__Exercise__
Here is a block of records. Copy every one of them exactly.

---- Data supplied

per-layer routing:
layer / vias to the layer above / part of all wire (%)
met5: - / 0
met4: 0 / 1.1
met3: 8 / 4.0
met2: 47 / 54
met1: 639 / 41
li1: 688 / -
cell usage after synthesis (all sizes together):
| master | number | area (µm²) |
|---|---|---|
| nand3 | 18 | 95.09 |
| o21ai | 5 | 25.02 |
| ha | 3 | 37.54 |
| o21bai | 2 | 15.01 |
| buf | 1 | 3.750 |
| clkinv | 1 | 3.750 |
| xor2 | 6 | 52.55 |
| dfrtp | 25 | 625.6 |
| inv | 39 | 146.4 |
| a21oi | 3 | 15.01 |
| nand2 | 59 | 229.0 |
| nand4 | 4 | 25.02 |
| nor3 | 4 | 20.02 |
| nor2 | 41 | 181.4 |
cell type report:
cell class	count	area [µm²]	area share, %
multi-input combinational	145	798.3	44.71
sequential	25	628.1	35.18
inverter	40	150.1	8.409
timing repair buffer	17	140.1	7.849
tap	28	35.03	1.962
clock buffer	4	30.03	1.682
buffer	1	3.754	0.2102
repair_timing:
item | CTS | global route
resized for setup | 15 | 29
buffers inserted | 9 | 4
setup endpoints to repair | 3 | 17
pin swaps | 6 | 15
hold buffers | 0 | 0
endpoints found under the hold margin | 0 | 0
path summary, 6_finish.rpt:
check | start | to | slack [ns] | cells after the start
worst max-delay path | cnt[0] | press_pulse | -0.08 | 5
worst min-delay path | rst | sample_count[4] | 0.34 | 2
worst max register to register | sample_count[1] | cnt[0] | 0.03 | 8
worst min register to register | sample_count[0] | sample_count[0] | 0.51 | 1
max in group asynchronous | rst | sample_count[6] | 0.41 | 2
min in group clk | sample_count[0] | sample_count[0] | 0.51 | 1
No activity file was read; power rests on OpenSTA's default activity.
## src/rtl/ldpc_job_scheduler.sv

```systemverilog
// ldpc_job_scheduler: round-robin arbiter and job sequencer for the shared ldpc core
module ldpc_job_scheduler #(
  parameter int TIMEOUT = 'h400,
  parameter int ITER_W = 8,
  parameter int SUM_LEN = 32
) (
  input  logic                wb_clk_i,
  input  logic                wb_rst_i,
  input  logic [1:0]          req_i,
  input  logic [1:0]          req_mode_i,
  input  logic [2*ITER_W-1:0] req_max_iter_i,
  output logic [1:0]          gnt_o,
  output logic [1:0]          job_done_o,
  output logic [1:0]          job_status_o,
  output logic [ITER_W-1:0]   job_iter_o,
  output logic                busy_o,
  output logic                core_start_o,
  output logic                core_abort_o,
  output logic                core_mode_o,
  output logic [ITER_W-1:0]   core_max_iter_o,
  input  logic                core_busy_i,
  input  logic                core_done_i,
  input  logic                core_syndrome_ok_i,
  input  logic [ITER_W-1:0]   core_iter_i,
  output logic [SUM_LEN-1:0]  jobs_ok_o,
  output logic [SUM_LEN-1:0]  jobs_err_o
);
  localparam int CW = $clog2(TIMEOUT);
  localparam logic [CW-1:0] LIM = CW'(TIMEOUT - 1);
  typedef enum logic [1:0] {IDLE, WAIT_BUSY, RUN, RELEASE} state_t;
  state_t state;
  logic win, ptr, pick, active, ok;
  logic [CW-1:0] cnt;
  logic [ITER_W-1:0] mi;
  always_comb begin
    pick = (req_i == 2'b11) ? ptr : req_i[1];
    mi = pick ? req_max_iter_i[2*ITER_W-1:ITER_W] : req_max_iter_i[ITER_W-1:0];
    active = (state == WAIT_BUSY) || (state == RUN);
    ok = !core_mode_o || core_syndrome_ok_i;
  end
  always_ff @(posedge wb_clk_i) begin
    if (wb_rst_i) begin
      state <= IDLE;
      win <= 1'b0;
      ptr <= 1'b0;
      cnt <= '0;
      gnt_o <= '0;
      job_done_o <= '0;
      job_status_o <= '0;
      job_iter_o <= '0;
      busy_o <= 1'b0;
      core_start_o <= 1'b0;
      core_abort_o <= 1'b0;
      core_mode_o <= 1'b0;
      core_max_iter_o <= '0;
      jobs_ok_o <= '0;
      jobs_err_o <= '0;
    end else begin
      core_start_o <= 1'b0;
      core_abort_o <= 1'b0;
      job_done_o <= '0;
      if (state == IDLE && |req_i) begin
        win <= pick;
        gnt_o <= pick ? 2'b10 : 2'b01;
        core_start_o <= 1'b1;
        core_mode_o <= req_mode_i[pick];
        core_max_iter_o <= (mi == '0) ? ITER_W'(1) : mi;
        cnt <= '0;
        busy_o <= 1'b1;
        state <= WAIT_BUSY;
      end else if (active && (core_done_i || cnt == LIM)) begin
        job_done_o <= win ? 2'b10 : 2'b01;
        core_abort_o <= !core_done_i;
        job_status_o <= !core_done_i ? 2'b10 : (ok ? 2'b00 : 2'b01);
        job_iter_o <= core_done_i ? core_iter_i : '0;
        if (core_done_i && ok) begin
          if (!(&jobs_ok_o)) jobs_ok_o <= jobs_ok_o + SUM_LEN'(1);
        end else if (!(&jobs_err_o)) jobs_err_o <= jobs_err_o + SUM_LEN'(1);
        state <= RELEASE;
      end else if (active) begin
        cnt <= cnt + CW'(1);
        if (state == WAIT_BUSY && core_busy_i) state <= RUN;
      end else if (state == RELEASE && !req_i[win]) begin
        gnt_o <= '0;
        ptr <= !win;
        busy_o <= 1'b0;
        state <= IDLE;
      end
    end
  end
endmodule

```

--------

__Problem solution__
per-layer routing:
layer / vias to the layer above / part of all wire (%)
met5: - / 0
met4: 0 / 1.1
met3: 8 / 4.0
met2: 47 / 54
met1: 639 / 41
li1: 688 / -
cell usage after synthesis (all sizes together):
| master | number | area (µm²) |
|---|---|---|
| nand3 | 18 | 95.09 |
| o21ai | 5 | 25.02 |
| ha | 3 | 37.54 |
| o21bai | 2 | 15.01 |
| buf | 1 | 3.750 |
| clkinv | 1 | 3.750 |
| xor2 | 6 | 52.55 |
| dfrtp | 25 | 625.6 |
| inv | 39 | 146.4 |
| a21oi | 3 | 15.01 |
| nand2 | 59 | 229.0 |
| nand4 | 4 | 25.02 |
| nor3 | 4 | 20.02 |
| nor2 | 41 | 181.4 |
cell type report:
cell class	count	area [µm²]	area share, %
multi-input combinational	145	798.3	44.71
sequential	25	628.1	35.18
inverter	40	150.1	8.409
timing repair buffer	17	140.1	7.849
tap	28	35.03	1.962
clock buffer	4	30.03	1.682
buffer	1	3.754	0.2102
repair_timing:
item | CTS | global route
resized for setup | 15 | 29
buffers inserted | 9 | 4
setup endpoints to repair | 3 | 17
pin swaps | 6 | 15
hold buffers | 0 | 0
endpoints found under the hold margin | 0 | 0
path summary, 6_finish.rpt:
check | start | to | slack [ns] | cells after the start
worst max-delay path | cnt[0] | press_pulse | -0.08 | 5
worst min-delay path | rst | sample_count[4] | 0.34 | 2
worst max register to register | sample_count[1] | cnt[0] | 0.03 | 8
worst min register to register | sample_count[0] | sample_count[0] | 0.51 | 1
max in group asynchronous | rst | sample_count[6] | 0.41 | 2
min in group clk | sample_count[0] | sample_count[0] | 0.51 | 1
No activity file was read; power rests on OpenSTA's default activity.
## src/rtl/ldpc_job_scheduler.sv

```systemverilog
// ldpc_job_scheduler: round-robin arbiter and job sequencer for the shared ldpc core
module ldpc_job_scheduler #(
  parameter int TIMEOUT = 'h400,
  parameter int ITER_W = 8,
  parameter int SUM_LEN = 32
) (
  input  logic                wb_clk_i,
  input  logic                wb_rst_i,
  input  logic [1:0]          req_i,
  input  logic [1:0]          req_mode_i,
  input  logic [2*ITER_W-1:0] req_max_iter_i,
  output logic [1:0]          gnt_o,
  output logic [1:0]          job_done_o,
  output logic [1:0]          job_status_o,
  output logic [ITER_W-1:0]   job_iter_o,
  output logic                busy_o,
  output logic                core_start_o,
  output logic                core_abort_o,
  output logic                core_mode_o,
  output logic [ITER_W-1:0]   core_max_iter_o,
  input  logic                core_busy_i,
  input  logic                core_done_i,
  input  logic                core_syndrome_ok_i,
  input  logic [ITER_W-1:0]   core_iter_i,
  output logic [SUM_LEN-1:0]  jobs_ok_o,
  output logic [SUM_LEN-1:0]  jobs_err_o
);
  localparam int CW = $clog2(TIMEOUT);
  localparam logic [CW-1:0] LIM = CW'(TIMEOUT - 1);
  typedef enum logic [1:0] {IDLE, WAIT_BUSY, RUN, RELEASE} state_t;
  state_t state;
  logic win, ptr, pick, active, ok;
  logic [CW-1:0] cnt;
  logic [ITER_W-1:0] mi;
  always_comb begin
    pick = (req_i == 2'b11) ? ptr : req_i[1];
    mi = pick ? req_max_iter_i[2*ITER_W-1:ITER_W] : req_max_iter_i[ITER_W-1:0];
    active = (state == WAIT_BUSY) || (state == RUN);
    ok = !core_mode_o || core_syndrome_ok_i;
  end
  always_ff @(posedge wb_clk_i) begin
    if (wb_rst_i) begin
      state <= IDLE;
      win <= 1'b0;
      ptr <= 1'b0;
      cnt <= '0;
      gnt_o <= '0;
      job_done_o <= '0;
      job_status_o <= '0;
      job_iter_o <= '0;
      busy_o <= 1'b0;
      core_start_o <= 1'b0;
      core_abort_o <= 1'b0;
      core_mode_o <= 1'b0;
      core_max_iter_o <= '0;
      jobs_ok_o <= '0;
      jobs_err_o <= '0;
    end else begin
      core_start_o <= 1'b0;
      core_abort_o <= 1'b0;
      job_done_o <= '0;
      if (state == IDLE && |req_i) begin
        win <= pick;
        gnt_o <= pick ? 2'b10 : 2'b01;
        core_start_o <= 1'b1;
        core_mode_o <= req_mode_i[pick];
        core_max_iter_o <= (mi == '0) ? ITER_W'(1) : mi;
        cnt <= '0;
        busy_o <= 1'b1;
        state <= WAIT_BUSY;
      end else if (active && (core_done_i || cnt == LIM)) begin
        job_done_o <= win ? 2'b10 : 2'b01;
        core_abort_o <= !core_done_i;
        job_status_o <= !core_done_i ? 2'b10 : (ok ? 2'b00 : 2'b01);
        job_iter_o <= core_done_i ? core_iter_i : '0;
        if (core_done_i && ok) begin
          if (!(&jobs_ok_o)) jobs_ok_o <= jobs_ok_o + SUM_LEN'(1);
        end else if (!(&jobs_err_o)) jobs_err_o <= jobs_err_o + SUM_LEN'(1);
        state <= RELEASE;
      end else if (active) begin
        cnt <= cnt + CW'(1);
        if (state == WAIT_BUSY && core_busy_i) state <= RUN;
      end else if (state == RELEASE && !req_i[win]) begin
        gnt_o <= '0;
        ptr <= !win;
        busy_o <= 1'b0;
        state <= IDLE;
      end
    end
  end
endmodule

```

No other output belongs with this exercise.